141031-135509But, still, it’s really frustrating sometimes not to be able to just go out and do things. Yesterday I got dressed up as a cat to do school pick-ups for the kids I watch on Fridays. Jamaica Plain turns into a giant party Halloween evening. And there was something so energizing about being a part of a community, wearing the sign of belonging on my face, the kids and parents smiling at me and I at them. I wanted the day to continue into evening, to walk around and smile at more people, to enjoy the fun. But when the parents let me go early so they could take their kids trick or treating, the headache bore down on me and it was all I could do to limp home, stopping briefly at a place near my house to pick up dinner.

Waiting at the restaurant for my order to be ready I felt a little sad and discouraged. I still wore my costume but it felt like a waste. The person who took my order didn’t smile at me. He was a little rude, actually. I felt far away from the party. Then two little girls came in with their mom. The girls saw me and their faces lit up. I smiled at them. Somehow that felt like a blessing. Two more smiles before I had to head home. Somehow that felt like enough for the day.

Today is Saturday and I am resting. This is another kind of wrestling. The tiger is here, resting next to me, on top of me, pinning me down. But I made it through the week. And rest is also a blessing. So I will change the metaphor a little. I will embrace the tiger, even as we struggle. I will see if I can turn the wrestling match into a kind of a dance.

Be still

migrainedepression

My migraines manifest in many different ways: Nausea, dizziness, derealization, light or sound sensitivity, neck and shoulder cramps, a throbbing ache in the back or front of my head, or a sharp pain on the side. Yesterday and today it has been one of the more “typical” migraine manifestations, the sharp, pulsing pain on one side of the head that gave migraine — Greek ἡμικρανία, hemicrania or “half head” — its name. I came across this painting several years ago on a website called deviantArt. It’s actually titled Depression, but to me it’s exactly how this type of migraine feels.

The other kinds I can mostly muddle through, but this type I need to just give in to, lie down in the dark and whimper till it’s over. Yesterday I didn’t give in — went for a walk and then to a babysitting gig, and the punishment was brutal. Driving home was the worst — I had to fight the urge to close my eyes against the pain, especially at intersections where there were lights. I learned this lesson years ago, but apparently have to keep relearning it: I can’t keep pushing myself. One of the weirdest psychological aspects of migraines, for me, though, is that I blame myself for them, and I feel that I’m being lazy by giving in to them.
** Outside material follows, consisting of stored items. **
This design comes from an exercise in tuning for small area on the open sky130 flow, not from production work. Only simulation tests tie the RTL to the original design; equivalence was not proved. Power and IR drop assume default switching activity.

==> flow/design.v <==
package mixer_pkg;
   localparam int NCH     = 16;
   localparam int COEFF_W = 16;
   localparam int FLAT_W  = NCH * COEFF_W;
   localparam int CH_W    = 4;
   typedef logic signed [COEFF_W-1:0] coeff_t;
endpackage
module ramp_ao22 #(
   parameter int N = 1
) (
   input  logic [N-1:0] i_a,
   input  logic         i_sa,
   input  logic [N-1:0] i_b,
   input  logic         i_sb,
   output logic [N-1:0] o_y
);
   assign o_y = (i_a & {N{i_sa}}) | (i_b & {N{i_sb}});
endmodule
module ramp_ao222 #(
   parameter int N = 1
) (
   input  logic [N-1:0] i_a,
   input  logic         i_sa,
   input  logic [N-1:0] i_b,
   input  logic         i_sb,
   input  logic [N-1:0] i_c,
   input  logic         i_sc,
   output logic [N-1:0] o_y
);
   assign o_y = (i_a & {N{i_sa}}) | (i_b & {N{i_sb}}) | (i_c & {N{i_sc}});
endmodule
Source: an optimization exercise on an open RTL-to-GDS flow (aim: small area). Production flows keep margins and buffers that such runs may drop. Only simulation tests tie the RTL to the original design; equivalence was not proved. Power figures rest on the tool's default switching activity, not on a simulated workload. The flow treats the clock pin as an ideal source, which a real chip does not have.

== job 101 ==
## fsmc_regs_top
module fsmc_regs_top (
    input  logic                      clk,
    input  logic                      rst_n,
    input  logic                      nadv,
    input  logic                      nwe,
    input  logic                      noe,
    input  logic [18-1:0] ad_bus,
    output logic [18-1:0] ad_drive,
    output logic                      ad_drive_en
);
export LEC_CHECK = 0
export CAP_MARGIN = 20
export CORE_MARGIN = 2
export CORE_UTILIZATION = 85
export SLEW_MARGIN = 20
export SYNTH_HIERARCHICAL = 1
create_clock -name core_clock -period 5.0 [get_ports {clk}]
standard.sh (not shown) runs the stock make flow with config.mk's settings and CLKGATE_MAP_FILE= SYNTH_SCRIPT=/design/flow/synth_recipe.tcl, a recipe that flattens the netlist after the stock synthesis.
==> flow/flow/run.sh <==
#!/bin/bash
# The standard layout (standard.sh) with three changes:
#  - synthesis and repair may use only drive strength 1 logic cells (buffers, inverters,
#    flip-flops and clock cells are not restricted): extra_dont_use.txt is added to the
#    platform's don't-use list
#  - ports are buffered with buf_1
#  - clock tree: clkbuf_8 leaf clusters of up to 20 sinks, no dummy loads
set -euo pipefail
PLAT=$(make -s -C "$FLOW_HOME" DESIGN_CONFIG="$FLOW_CONFIG" WORK_HOME="$PWD/orfs" print-DONT_USE_CELLS 2>/dev/null | sed -n 's/^DONT_USE_CELLS: //p')
export DU="$PLAT $(cat flow/extra_dont_use.txt)"
export BUFFER_PORTS_ARGS="-buffer_cell sky130_fd_sc_hd__buf_1"
export CTS_ARGS="-sink_clustering_enable -repair_clock_nets -sink_clustering_size 20 -sink_clustering_max_diameter 100 -buf_list sky130_fd_sc_hd__clkbuf_8 -dont_use_dummy_load"
sed 's|"\${@:-finish}"|"DONT_USE_CELLS=$DU" "${@:-finish}"|' standard.sh > standard_du.sh
grep -q 'DONT_USE_CELLS=\$DU' standard_du.sh
echo "$DU" > dont_use.log
bash standard_du.sh > standard.log 2>&1
Other scripts of this flow, unchanged in this note and not shown: flow/flow/extra_dont_use.txt
Stage in which a tool error killed job 101: global routing (5_1_grt).
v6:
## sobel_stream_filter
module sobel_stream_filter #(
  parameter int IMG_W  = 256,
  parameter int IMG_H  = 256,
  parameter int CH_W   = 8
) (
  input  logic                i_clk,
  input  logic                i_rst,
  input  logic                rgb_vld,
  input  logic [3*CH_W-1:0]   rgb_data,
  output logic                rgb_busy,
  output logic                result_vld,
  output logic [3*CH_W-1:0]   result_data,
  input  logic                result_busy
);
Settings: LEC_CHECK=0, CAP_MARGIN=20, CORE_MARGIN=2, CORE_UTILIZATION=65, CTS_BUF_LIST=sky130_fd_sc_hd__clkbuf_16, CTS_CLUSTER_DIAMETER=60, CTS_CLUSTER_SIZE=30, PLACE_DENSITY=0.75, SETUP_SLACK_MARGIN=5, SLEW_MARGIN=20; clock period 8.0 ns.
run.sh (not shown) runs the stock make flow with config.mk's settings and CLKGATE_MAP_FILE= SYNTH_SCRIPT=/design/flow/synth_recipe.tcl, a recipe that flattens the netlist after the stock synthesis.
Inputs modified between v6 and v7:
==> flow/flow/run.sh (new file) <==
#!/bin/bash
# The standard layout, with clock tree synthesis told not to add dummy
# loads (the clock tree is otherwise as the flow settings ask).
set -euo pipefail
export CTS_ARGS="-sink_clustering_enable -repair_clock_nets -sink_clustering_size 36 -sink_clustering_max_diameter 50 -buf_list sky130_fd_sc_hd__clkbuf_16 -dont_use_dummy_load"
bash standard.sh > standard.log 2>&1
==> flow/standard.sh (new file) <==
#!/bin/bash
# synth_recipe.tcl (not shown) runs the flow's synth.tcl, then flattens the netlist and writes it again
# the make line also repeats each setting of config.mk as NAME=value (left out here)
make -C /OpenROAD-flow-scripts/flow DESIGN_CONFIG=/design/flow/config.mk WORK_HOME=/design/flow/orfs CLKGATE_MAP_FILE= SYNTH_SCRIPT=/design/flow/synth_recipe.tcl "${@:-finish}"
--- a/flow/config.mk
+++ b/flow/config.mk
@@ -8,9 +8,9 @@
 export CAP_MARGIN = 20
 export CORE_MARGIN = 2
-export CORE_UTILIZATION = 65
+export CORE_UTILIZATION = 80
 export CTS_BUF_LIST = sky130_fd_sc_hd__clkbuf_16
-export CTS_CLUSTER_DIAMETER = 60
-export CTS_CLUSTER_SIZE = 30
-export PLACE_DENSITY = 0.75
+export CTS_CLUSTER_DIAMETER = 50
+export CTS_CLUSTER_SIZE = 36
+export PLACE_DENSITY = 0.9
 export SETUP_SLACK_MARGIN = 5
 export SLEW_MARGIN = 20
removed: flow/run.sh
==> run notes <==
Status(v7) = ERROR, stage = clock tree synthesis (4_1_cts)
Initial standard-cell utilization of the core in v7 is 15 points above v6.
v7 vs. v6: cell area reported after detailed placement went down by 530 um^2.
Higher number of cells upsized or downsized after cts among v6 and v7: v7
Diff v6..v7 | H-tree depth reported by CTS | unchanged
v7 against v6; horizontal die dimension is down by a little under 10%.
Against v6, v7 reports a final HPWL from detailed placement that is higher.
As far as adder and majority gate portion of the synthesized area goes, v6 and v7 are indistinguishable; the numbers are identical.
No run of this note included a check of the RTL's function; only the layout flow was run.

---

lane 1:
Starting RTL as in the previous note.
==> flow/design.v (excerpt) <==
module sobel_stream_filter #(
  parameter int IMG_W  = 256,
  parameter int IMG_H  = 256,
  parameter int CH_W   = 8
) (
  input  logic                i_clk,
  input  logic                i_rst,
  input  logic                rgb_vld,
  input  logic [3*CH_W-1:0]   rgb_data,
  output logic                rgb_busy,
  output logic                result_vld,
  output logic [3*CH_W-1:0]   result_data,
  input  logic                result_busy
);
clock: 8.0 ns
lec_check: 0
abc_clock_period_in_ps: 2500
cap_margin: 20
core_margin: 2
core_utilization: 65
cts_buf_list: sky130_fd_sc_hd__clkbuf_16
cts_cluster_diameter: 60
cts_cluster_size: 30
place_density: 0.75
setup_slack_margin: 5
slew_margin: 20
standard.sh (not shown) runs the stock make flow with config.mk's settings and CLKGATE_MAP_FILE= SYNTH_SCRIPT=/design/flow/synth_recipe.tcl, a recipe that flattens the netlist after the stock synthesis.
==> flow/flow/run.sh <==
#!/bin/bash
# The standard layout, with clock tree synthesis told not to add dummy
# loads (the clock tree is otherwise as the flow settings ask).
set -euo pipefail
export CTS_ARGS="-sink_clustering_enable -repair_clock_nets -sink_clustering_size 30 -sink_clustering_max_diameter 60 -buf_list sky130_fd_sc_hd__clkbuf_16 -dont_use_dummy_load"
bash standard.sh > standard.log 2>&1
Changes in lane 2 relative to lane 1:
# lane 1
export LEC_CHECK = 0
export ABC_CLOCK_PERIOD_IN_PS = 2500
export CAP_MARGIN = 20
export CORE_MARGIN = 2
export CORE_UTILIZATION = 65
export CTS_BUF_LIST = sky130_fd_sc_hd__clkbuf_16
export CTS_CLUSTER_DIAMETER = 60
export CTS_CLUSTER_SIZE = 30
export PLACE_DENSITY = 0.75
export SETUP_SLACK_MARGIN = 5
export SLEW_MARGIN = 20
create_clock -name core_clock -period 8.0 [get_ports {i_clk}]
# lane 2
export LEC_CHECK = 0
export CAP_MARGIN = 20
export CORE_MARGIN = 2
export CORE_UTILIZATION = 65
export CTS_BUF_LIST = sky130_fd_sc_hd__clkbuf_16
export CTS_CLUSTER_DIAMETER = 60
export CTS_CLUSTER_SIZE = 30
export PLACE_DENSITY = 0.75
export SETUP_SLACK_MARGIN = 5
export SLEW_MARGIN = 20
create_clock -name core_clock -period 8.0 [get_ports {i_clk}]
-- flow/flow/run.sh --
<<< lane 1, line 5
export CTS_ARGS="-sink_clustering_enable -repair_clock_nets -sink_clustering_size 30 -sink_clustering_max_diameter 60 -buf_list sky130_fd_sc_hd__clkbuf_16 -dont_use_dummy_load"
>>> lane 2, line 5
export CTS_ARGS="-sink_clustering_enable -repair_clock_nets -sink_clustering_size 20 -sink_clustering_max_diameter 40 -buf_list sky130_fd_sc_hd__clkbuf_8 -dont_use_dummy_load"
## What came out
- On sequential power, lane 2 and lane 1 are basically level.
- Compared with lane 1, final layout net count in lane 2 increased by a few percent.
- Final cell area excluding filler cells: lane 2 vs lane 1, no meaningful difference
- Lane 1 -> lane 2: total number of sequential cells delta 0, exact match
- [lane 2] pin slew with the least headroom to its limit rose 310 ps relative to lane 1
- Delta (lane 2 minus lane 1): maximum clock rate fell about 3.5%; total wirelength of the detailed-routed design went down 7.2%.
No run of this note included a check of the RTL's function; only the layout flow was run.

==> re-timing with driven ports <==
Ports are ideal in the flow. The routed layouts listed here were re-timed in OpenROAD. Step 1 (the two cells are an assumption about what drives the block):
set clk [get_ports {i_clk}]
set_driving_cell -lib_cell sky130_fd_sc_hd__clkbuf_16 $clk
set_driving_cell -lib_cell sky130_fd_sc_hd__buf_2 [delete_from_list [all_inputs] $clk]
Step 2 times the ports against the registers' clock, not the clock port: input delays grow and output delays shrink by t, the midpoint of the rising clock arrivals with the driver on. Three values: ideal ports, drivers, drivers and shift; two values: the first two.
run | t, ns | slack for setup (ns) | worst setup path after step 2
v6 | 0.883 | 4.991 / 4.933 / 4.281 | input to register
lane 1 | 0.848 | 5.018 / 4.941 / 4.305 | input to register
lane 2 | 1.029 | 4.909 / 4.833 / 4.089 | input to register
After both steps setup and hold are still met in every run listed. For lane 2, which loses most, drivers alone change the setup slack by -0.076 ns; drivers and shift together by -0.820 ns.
Source: an optimization exercise on an open RTL-to-GDS flow (aim: small area, a short achievable clock period and few clock cycles). Production flows keep margins and buffers that such runs may drop.
Where RTL was checked, it was by simulation tests only, not by an equivalence proof against the original.

==> run R: inputs <==
## plot_command_stream_parser_core
module plot_command_stream_parser_core (
  input  logic                                  clk,
  input  logic                                  rst,
  input  logic                                  psel,
  input  logic                                  penable,
  input  logic                                  pwrite,
  input  logic [pcsp_pkg::PADDR_BITS-1:0]        paddr,
  input  logic [pcsp_pkg::PDATA_BITS-1:0]        pwdata,
  output logic [pcsp_pkg::PDATA_BITS-1:0]        prdata,
  output logic                                  pready,
  input  logic                                  in_valid,
  output logic                                  in_stall,
  input  logic [7:0]                            ch,
  output logic                                  out_valid,
  input  logic                                  out_stall,
  output logic [1:0]                            event_res,
  output logic [pcsp_pkg::COORD_BITS-1:0]        x_from,
  output logic [pcsp_pkg::COORD_BITS-1:0]        y_from,
  output logic [pcsp_pkg::COORD_BITS-1:0]        x_to,
  output logic [pcsp_pkg::COORD_BITS-1:0]        y_to,
  output logic [6:0]                            code_number
);
  pcsp_pkg::pcsp_cfg_t cfg;
  logic       blocked, go, emit, seg, seg_n;
  logic [6:0] dval;
  logic [pcsp_pkg::COORD_BITS-1:0] pos_x_n, pos_y_n, prev_x_n, prev_y_n;
  pcsp_cfg u_cfg (
    .clk     (clk),
    .rst     (rst),
    .psel    (psel),
    .penable (penable),
    .pwrite  (pwrite),
    .paddr   (paddr),
    .pwdata  (pwdata),
    .prdata  (prdata),
    .pready  (pready),
    .cfg     (cfg)
  );
  assign in_stall = blocked;
  logic       a_valid;
  logic [7:0] a_ch;
  assign a_valid = in_valid;
  assign a_ch    = ch;
  logic       b_valid, b_axis;
  logic [3:0] b_cc, a_cc;
  logic       a_digit;
  logic [pcsp_pkg::TERM_BITS-1:0] b_term, a_term;
  logic       last_y;
  logic [3:0] last_dig;
  logic       a_cr;
  assign a_cr  = (a_ch == CH_CR);
  ...
==> module plot_command_stream_parser_core, before the edit <==
module plot_command_stream_parser_core (
  input  logic                                  clk,
  input  logic                                  rst,
  input  logic                                  psel,
  input  logic                                  penable,
  input  logic                                  pwrite,
  input  logic [pcsp_pkg::PADDR_BITS-1:0]        paddr,
  input  logic [pcsp_pkg::PDATA_BITS-1:0]        pwdata,
  output logic [pcsp_pkg::PDATA_BITS-1:0]        prdata,
  output logic                                  pready,
  input  logic                                  in_valid,
  output logic                                  in_stall,
  input  logic [7:0]                            ch,
  output logic                                  out_valid,
  input  logic                                  out_stall,
  output logic [1:0]                            event_res,
  output logic [pcsp_pkg::COORD_BITS-1:0]        x_from,
  output logic [pcsp_pkg::COORD_BITS-1:0]        y_from,
  output logic [pcsp_pkg::COORD_BITS-1:0]        x_to,
  output logic [pcsp_pkg::COORD_BITS-1:0]        y_to,
  output logic [6:0]                            code_number
);
  pcsp_pkg::pcsp_cfg_t cfg;
  logic       blocked, go, emit, seg, seg_n;
  logic [6:0] dval;
  logic [pcsp_pkg::COORD_BITS-1:0] pos_x_n, pos_y_n, prev_x_n, prev_y_n;
  pcsp_cfg u_cfg (
    .clk     (clk),
    .rst     (rst),
    .psel    (psel),
    .penable (penable),
    .pwrite  (pwrite),
    .paddr   (paddr),
    .pwdata  (pwdata),
    .prdata  (prdata),
    .pready  (pready),
    .cfg     (cfg)
  );
  assign in_stall = blocked;
  logic       a_valid;
  logic [7:0] a_ch;
  assign a_valid = in_valid;
  assign a_ch    = ch;
  logic       b_valid, b_axis;
  logic [3:0] b_cc, a_cc;
  logic       a_digit;
  logic [pcsp_pkg::TERM_BITS-1:0] b_term, a_term;
  logic       last_y;
  logic [3:0] last_dig;
  logic       a_cr;
  assign a_cr  = (a_ch == CH_CR);
  assign a_digit = (a_ch >= CH_0) && (a_ch <= CH_9);
  assign a_cc    = a_digit          ? a_ch[3:0] :
                   (a_ch == CH_LF)  ? C_LF  :
                   (a_ch == CH_X)   ? C_X   :
                   (a_ch == CH_Y)   ? C_Y   :
                   (a_ch == CH_D)   ? C_D   :
                   (a_ch == CH_PCT) ? C_PCT : C_OTHER;
  pcsp_scale u_scale (
    .dig        (a_ch[3:0]),
    .lo         (last_dig),
    .decimals   (last_y ? cfg.y_decimals : cfg.x_decimals),
    .inch_units (cfg.inch_units),
    .term       (a_term)
  );
  always_ff @(posedge clk) begin
    if (rst) begin
      b_valid  <= 1'b0;
      last_y   <= 1'b0;
      last_dig <= '0;
    end else if (!blocked) begin
      b_valid <= a_valid && !a_cr;
      if (a_valid && (a_cc == C_X || a_cc == C_Y)) begin
        last_y   <= (a_cc == C_Y);
        last_dig <= '0;
      end else if (a_valid && a_digit) begin
        last_dig <= a_ch[3:0];
      end
    end
  end
  always_ff @(posedge clk) begin
    if (!blocked) begin
      b_cc   <= a_cc;
      b_term <= a_term;
      b_axis <= last_y;
    end
  end
  assign go = b_valid && !blocked;
  pcsp_parse u_parse (
    .clk      (clk),
    .rst      (rst),
    .go       (go),
    .cc       (b_cc),
    .term     (b_term),
    .axis_y   (b_axis),
    .cfg      (cfg),
    .emit     (emit),
    .seg      (seg),
    .dval     (dval),
    .pos_x_n  (pos_x_n),
    .pos_y_n  (pos_y_n),
    .prev_x_n (prev_x_n),
    .prev_y_n (prev_y_n)
  );
  pcsp_obuf u_obuf (
    .clk       (clk),
    .rst       (rst),
    .emit      (emit),
    .seg       (seg),
    .blocked   (blocked),
    .out_valid (out_valid),
    .out_stall (out_stall),
    .seg_n     (seg_n)
  );
  assign code_number = dval;
  assign event_res   = !seg_n ? EV_SEGMENT : (dval >= 7'd10) ? EV_APERTURE : EV_UNKNOWN;
  assign x_from = ~(prev_x_n | {pcsp_pkg::COORD_BITS{seg_n}});
  assign y_from = ~(prev_y_n | {pcsp_pkg::COORD_BITS{seg_n}});
  assign x_to   = ~(pos_x_n  | {pcsp_pkg::COORD_BITS{seg_n}});
  assign y_to   = ~(pos_y_n  | {pcsp_pkg::COORD_BITS{seg_n}});
endmodule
Yesterday’s bad migraine was probably triggered by me pushing myself through a yoga video the night before, even though my body was telling me that I was too tired and needed to rest. My friend asked me why I pushed and I said that I just hated to not finish something once I’d started. It’s true. I want to be a finisher, to be strong, to be able to push through pain and laziness. This wouldn’t be a bad quality, I think, if it weren’t for the migraines. It would get me far in life, I think. But the migraines limit me and force me toward wisdom rather than strength. Toward quiet rather than striving. It’s frustrating, but I think it also gets to a deeper truth. We are not all-powerful. Even if I didn’t have migraines, even if I could push my body further, be leaner, run marathons, whatever the apex of physical strength is…Wouldn’t that just obscure the fact of my mortality, my ultimate frailty?

And, too, wouldn’t it make it harder to hear the still small voice calling me to be still? Are the migraines ultimately the voice of God, speaking, in a different way, the words of Psalm 46?

Be still and know that I am God.

Be still and know that I am.

Be still and know.

Be still.

Be.

In the pain of the migraine, there can be no striving, no accomplishing. All I can do is lie still and wait.